Mental Health Wellbeing Trauma
In this episode, Joanne Lockwood speaks with bushcraft instructor and life coach Tom Gold about men’s wellbeing, identity, and the pressures that shape how men show up in the world. The conversation centres on the idea of moving beyond performative toughness and creating spaces where men can be present without having to fix, explain, or always speak.
Tom shares how his work outdoors, especially with men in recovery, uses practical wilderness skills, fire-making, and shared activity to build confidence, resilience, and belonging. He describes how campfire settings can make it easier for men to connect, listen, and speak when they are ready, while also offering a healthier alternative to isolation or harmful influences.
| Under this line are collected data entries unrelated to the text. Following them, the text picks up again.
==> src/rtl/dpfu_pkg.sv <==
// Package for the dual-polarization feature unit: widths, mode codes and the pipeline stage type.
// Used by the interfaces, the step modules and the top level dual_pol_feature_unit.
package dpfu_pkg;

    localparam int IW       = 32;
    localparam int FB       = 16;
    localparam int LOG_FRAC = 24;
    localparam int MW       = 31;
    localparam int OW       = 48;
    localparam int NUMW     = IW + 2;
    localparam int DENW     = IW + 1;
    localparam int QW       = NUMW + FB + 1;
    localparam int QXW      = (QW > OW) ? QW : OW + 1;
    localparam int SW       = (DENW > OW) ? DENW : OW;
    localparam int PW       = $clog2(IW);
    localparam int LW       = PW + LOG_FRAC;
    localparam int PRODW    = LW + 32;
    localparam int SH       = LOG_FRAC + 30 - FB;

    localparam logic [31:0]   DB_Q30  = 32'd3232284966;
    localparam logic [OW-1:0] OUT_MAX = {1'b0, {(OW-1){1'b1}}};

    localparam logic [2:0] MODE_RATIO = 3'd0;
    localparam logic [2:0] MODE_NDIFF = 3'd1;
    localparam logic [2:0] MODE_LOGDB = 3'd2;
    localparam logic [2:0] MODE_RVI   = 3'd3;
    localparam logic [2:0] MODE_SPAN  = 3'd4;

    localparam int ST_SETUP  = 1;
    localparam int DIV_FIRST = 2;
    localparam int DIV_LAST  = QW + 1;
    localparam int LOG_FIRST = 2;
    localparam int LOG_LAST  = LOG_FRAC + 1;
    localparam int ST_DIFF   = LOG_LAST + 1;
    localparam int ST_MULT   = LOG_LAST + 2;
    localparam int ST_RND    = LOG_LAST + 3;
    localparam int NS        = QW + 2;

    typedef struct packed {
        logic             valid;
        logic             ok;
        logic             neg;
        logic [2:0]       mode;
        logic             bad;
        logic [IW-1:0]    vv;
        logic [IW-1:0]    vh;
        logic [DENW-1:0]  span;
        logic [DENW-1:0]  den;
        logic [DENW-1:0]  rem;
        logic [QW-1:0]    dq;
        logic [MW-1:0]    ma;
        logic [MW-1:0]    mb;
        logic [LW-1:0]    la;
        logic [LW-1:0]    lb;
        logic             lneg;
        logic [PRODW-1:0] lval;
        logic [OW-1:0]    fval;
        logic             fok;
        logic             fclip;
    } t_stage;

endpackage

==> src/rtl/dpfu_div_step.sv <==
// One restoring division step: shifts in one dividend bit and yields one quotient bit.
// Depends on dpfu_pkg for widths.
module dpfu_div_step (
    input  logic [dpfu_pkg::DENW-1:0] i_den,
    input  logic [dpfu_pkg::DENW-1:0] i_rem,
    input  logic [dpfu_pkg::QW-1:0]   i_dq,
    output logic [dpfu_pkg::DENW-1:0] o_rem,
    output logic [dpfu_pkg::QW-1:0]   o_dq
);
    logic [dpfu_pkg::DENW:0] w_sh;
    logic [dpfu_pkg::DENW:0] w_diff;
    logic                    w_ge;

    always_comb begin
        w_sh   = {i_rem, i_dq[dpfu_pkg::QW-1]};
        w_ge   = w_sh >= {1'b0, i_den};
        w_diff = w_sh - {1'b0, i_den};
        o_rem  = w_ge ? w_diff[dpfu_pkg::DENW-1:0] : w_sh[dpfu_pkg::DENW-1:0];
        o_dq   = {i_dq[dpfu_pkg::QW-2:0], w_ge};
    end
endmodule

==> config.mk <==
export PLATFORM = sky130hd
export DESIGN_NAME = dpfu_div_step
export DESIGN_NICKNAME = d
export VERILOG_FILES = /design/src/rtl/dpfu_pkg.sv /design/src/rtl/dpfu_div_step.sv
export SDC_FILE = /design/constraint.sdc
export NUM_CORES = 1
export LEC_CHECK = 0
export BUFFER_PORTS_ARGS = -buffer_cell sky130_fd_sc_hd__buf_2
export CAP_MARGIN = 10
export CORE_MARGIN = 5
export CORE_UTILIZATION = 39
export DETAILED_ROUTE_END_ITERATION = 16
export PLACE_DENSITY = 0.8
export SETUP_SLACK_MARGIN = 0.02
export SYNTH_ARGS = -nofsm -noshare
export SYNTH_HDL_FRONTEND = slang
export SYNTH_SLANG_ARGS = --single-unit
==> constraint.sdc <==
create_clock -name vclk -period 3.2
set_clock_uncertainty 0.05 [all_clocks]
set_input_delay 0.48 -clock vclk [all_inputs]
set_output_delay 0.48 -clock vclk [all_outputs]
set_load 0.1 [all_outputs]
; ---- After elaboration in Yosys (flattened, before gate mapping)
; Index checks and enable logic that the tools add are counted.
[totals]
in_bits = 117
regBits = 0
out_inout_bits = 84
elab_cells = 3
[classes]
n_addsub = 1
mux = 1
n_lt_le_gt_ge = 1
[op_table]
columns = cell, count
row1 = greater-or-equal comparator 34 x 33 -> 1 bit, 1
row2 = two-way mux 33 bit, 1
row3 = subtractor 33 bit, 1

; ---- Logic depth before layout (Yosys ltp)
[logic_depth]
ltp_word = 2
ltp_mapped = 14
ltp_nobuf = 12

; ---- Least setup slack after synthesis
; Ideal clock, no wire load.
[synth_path]
kind = input to output
startpoint = in i_dq[50] (netlist bit)
endpoint = out o_rem[32] (netlist bit)
path_slack_ns = -2.043
required_time_ns = 2.670
arrival_ns = 4.713
n_path_buf = 0
cell_stages = 12
path_cell_list = inv_1 -> ha_1 -> inv_1 -> fa_1 -> a21o_1 -> a221o_2 -> a211oi_1 -> o21ai_0 -> a21oi_1 -> o311ai_0 -> xnor2_1 -> o21ai_0
[synth_via]
elab_chain_cells = 2
word_cells_on_any_way = 3
classes_between = 1 x add/sub / 1 x order compare / 1 x mux
[synth_rtl]
columns = item, line_no
row1 = "start, declared", dpfu_div_step.sv:6  ; input logic [dpfu_pkg::QW-1:0] i_dq,
row2 = subtractor 33 bit or greater-or-equal comparator 34 x 33 -> 1 bit (tied branches), "dpfu_div_step.sv:17, dpfu_div_step.sv:16"
row3 = two-way mux 33 bit *, dpfu_div_step.sv:18  ; o_rem = w_ge ? w_diff[dpfu_pkg::DENW-1:0] : w_sh[dpfu_pkg::DENW-1:0];
row4 = "end, declared", dpfu_div_step.sv:7  ; output logic [dpfu_pkg::DENW-1:0] o_rem,
; Every way passes the cells marked *; elsewhere a longest branch is shown, timed or not.

; ---- Worst setup path in the final report
; Ends and elaborated chain as after synthesis.

==> flow_metrics.py <==
metrics = {
    "status": {
        "outcome": "complete, but fails checks",
        "violations": "negative setup slack",
    },
    "drt": {
        "viasPerCell": 6.01,
        "routed_wl_um": 13900,
        "vias": 4046,
        "dr.pass1.iters": 7,
        "drtIter0Drc": 438,
        "drtAntennaViolNets": 0,
        "wl_per_cell_um": 20.6,
        "drc": 0,
    },
    "sta": {
        "fmax_ghz": 0.259,
        "setup_ws_ps": -657,
        "rsz0062_at_grt": "yes",
        "tightest_slew_ps": 494,
        "period_needed_ps": 3860,
        "slew_headroom_pct": 66.8,
        "slew_viol_final": 0,
        "post-route-period-util_pct": 121,
        "timing_hold_violations_final": 0,
        "finalSetupViolCount": 34,
    },
    "critical_path": {
        "critPathSlowestCell": "o41a_4",
        "arrival_ps": 3330,
        "cp_common_cell": "buf_12",
        "worst_setup_path_end_kind": "output port",
        "max_stage_delay_ps": 380,
        "path_cells": "buf_8, inv_8, ha_4, inv_2, fa_2, a21o_1, a221o_2, a21oi_4, o41a_4, o31ai_4, a41oi_4, buf_6, buf_12, buf_12, buf_12, o21ai_4, buf_12",
        "startpoint_type": "input pin",
        "worst_ep_required_time_ps": 2670,
        "worstSetupPathType": "input pin to output port",
        "worstPathMaxFanout": 6,
        "critPathLaunch": "i_dq[50]",
    },
    "job": {
        "drv_cap": 0,
    },
    "pwr": {
        "power-per-cell-area_nw_per_um2": 415,
        "ir_worst_vdd_uv": 255,
        "finalPower_mw": 2.21,
        "power.leakage_nw": 2.60,
    },
    "floorplanning": {
        "initial_core_util_pct": 40.6,
        "die_area_um2": 8940,
        "num_rows": 30,
        "die_w_um": 94.5,
        "die-height_um": 94.5,
        "core_area_um2": 6870,
        "ioPinCount": 201,
    },
    "synth": {
        "syn_inst": 417,
        "netlist_top_cells_area": "ha_1 (15%), buf_4 (14%), nand2_1 (7.8%)",
        "yosys_warnings": 0,
        "synth_fp_nets": 568,
        "synth_top_cell_by_area": "ha_1",
        "synth.avg_cell_area_um2": 6.69,
        "ys_types": 51,
        "yosysTopAreaCellShare_pct": 14.8,
        "syn-cell-area_um2": 2790,
        "synth_seq_area_share_pct": 0,
    },
    "place": {
        "numPortBuffers": 101,
        "place_area_um2": 4630,
        "place_congestion": 0.987,
        "dp_hpwl_um": 8380,
    },
    "finish": {
        "regArea_um2": 0,
        "synthToLayoutAreaGrowth_pct": 90.5,
        "fin_nets": 730,
        "nClkBuffers": 0,
        "drive_gt1_share_pct": 54.6,
        "n_antenna_cell": 0,
        "nFlopsAndLatches": 0,
        "design_area_um2": 5310,
    },
    "grt": {
        "grt_pass1_vias": 4095,
        "grt_usage_pct": 26.5,
        "grt_max_degree": 12,
        "grt_pass1_wl_um": 19400,
        "antenna_found_initial": 0,
        "grt_overflow": 0,
    },
    "hold_path": {
        "hold_depth": 0,
        "min_path_type": "input pin to output port",
        "hp-start": "i_dq[10]",
        "whs_endpoint": "o_dq[11]",
    },
    "clock_network": {
        "ctsHoldBuffers": 0,
    },
}
## power breakdown
group	internal [mW]	switching (mW)	total [mW]	leakage [nW]
sequential	0	0	0	0
clock	0	0	0	0
combinational	0.896	1.31	2.21	2.60
## metrics by stage
stage | instances | TNS (ps) | util, % | setup slack [ps] | hold slack (ps)
floorplan | 417 | -8530 | - | -432 | 1120
global placement | 650 | -12390 | 67.3 | -403 | 911
detailed placement | 650 | -14850 | 67.3 | -477 | 911
CTS | 665 | -13160 | 73.7 | -431 | 911
global route | 673 | -21260 | 77.3 | -696 | 910
finish | 673 | -19980 | 77.3 | -657 | 910
## synth_stat cells, types with 5 or more instances
library cell,count
a21o_1,10
a21oi_1,34
and3_1,7
buf_4,51
buf_6,6
clkbuf_1,8
ha_1,33
inv_1,43
nand2_1,58
nand3_1,8
nor2_1,15
nor3_1,5
o21ai_0,26
o21ai_2,18
o21bai_1,8
o31ai_1,5
xnor2_1,16
xor2_1,12
## timing repair
item	in CTS	in global routing
setup endpoints to repair	34	34
resized for setup	62	40
buffers inserted	11	9
hold endpoints to repair	0	0
cloned	4	1
pin swaps	15	15
## placed cells by master (no fill, tap or decap), drive strengths merged, types with 2 or more instances in the layout
cell and count:
a2111oi 2, a211oi 4, a21boi 3, a21o 11
a21oi 35, a221o 2, a31oi 3, and3 7
buf 225, ha 33, inv 43, nand2 58
nand2b 4, nand3 8, nand4 3, nor2 15
nor3 5, nor4 4, o211ai 3, o21a 4
o21ai 45, o21bai 8, o31ai 6, or3 2
xnor2 16, xor2 12
## layout make-up
cell class                 count  area, µm²
inverter                      43        171
timing repair buffer         226       2260
tap                           96        120
fill                         400       1560
multi-input combinational    308       2760
## how the worst max path moves through the flow
stage          cells past startpoint  slack (ps)         to
2_1_floorplan                     12        -430  o_rem[29]
3_3_place_gp                      15        -400  o_rem[18]
3_5_place_dp                      15        -480  o_rem[18]
4_1_cts                           17        -430  o_rem[18]
5_1_grt                           17        -700  o_rem[32]
6_report                          17        -660  o_rem[32]
## worst max-delay path: cells and delay by family
| kind | cells | cell delay, ps |
|---|---|---|
| compound gates | 7 | 1590 |
| buf+inv | 8 | 940 |
| fa+ha+maj | 2 | 330 |
## metal layers
metal | GRT usage, % | up-vias | wire length [µm]
li1 | - | 1733 | -
met1 | 28.6 | 1807 | 4640
met2 | 47.1 | 356 | 6660
met3 | 5.42 | 150 | 1400
met4 | 16.6 | 0 | 1180
met5 | 0 | - | 0
## cells by family (layout without fill, tap and decap cells)
group / Yosys count / count (layout) / share of synthesized area (%)
and+or+nand+nor: 109 / 109 / 17.5
xor gates and xnor gates: 28 / 28 / 8.80
adders and majority gates: 34 / 34 / 15.5
buffers and inverters: 109 / 269 / 23.2
AOI/OAI and AO/OA: 136 / 136 / 34.4
muxes: 1 / 1 / 0.538
(Power assumes the default switching activity.)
The episode also explores masculinity, male friendship, emotional expression, and the limits of advice-giving when someone simply needs to be heard. Joanne and Tom reflect on the importance of community, support, and understanding in helping men thrive, and on the need for inclusion work to recognise groups who may feel overlooked by broader conversations.
About Tom Gold
One-sentence summary
Tom Gold’s message is that men do not need more pressure to perform strength; they need spaces of trust, steadiness and ordinary human recognition so they can stop surviving and start living.
Synopsis (two paragraphs)
Tom Gold comes across as someone shaped by movement, risk and care. He grew up with a father who taught him practical skills, courage and trust through adventures that were half play, half life lesson: dens, fires, quarries, canals and the kind of rough-edged childhood that leaves a mark. That inheritance stayed with him. Even now, Tom speaks like someone who values competence, calm and presence, but beneath that is a deeper concern for what happens when men are taught to hide, harden and cope alone. He is also a father who has watched his boys grow into men, and that shift has clearly cost him something; he speaks with real tenderness about the end of one chapter and the ache of seeing his sons become independent.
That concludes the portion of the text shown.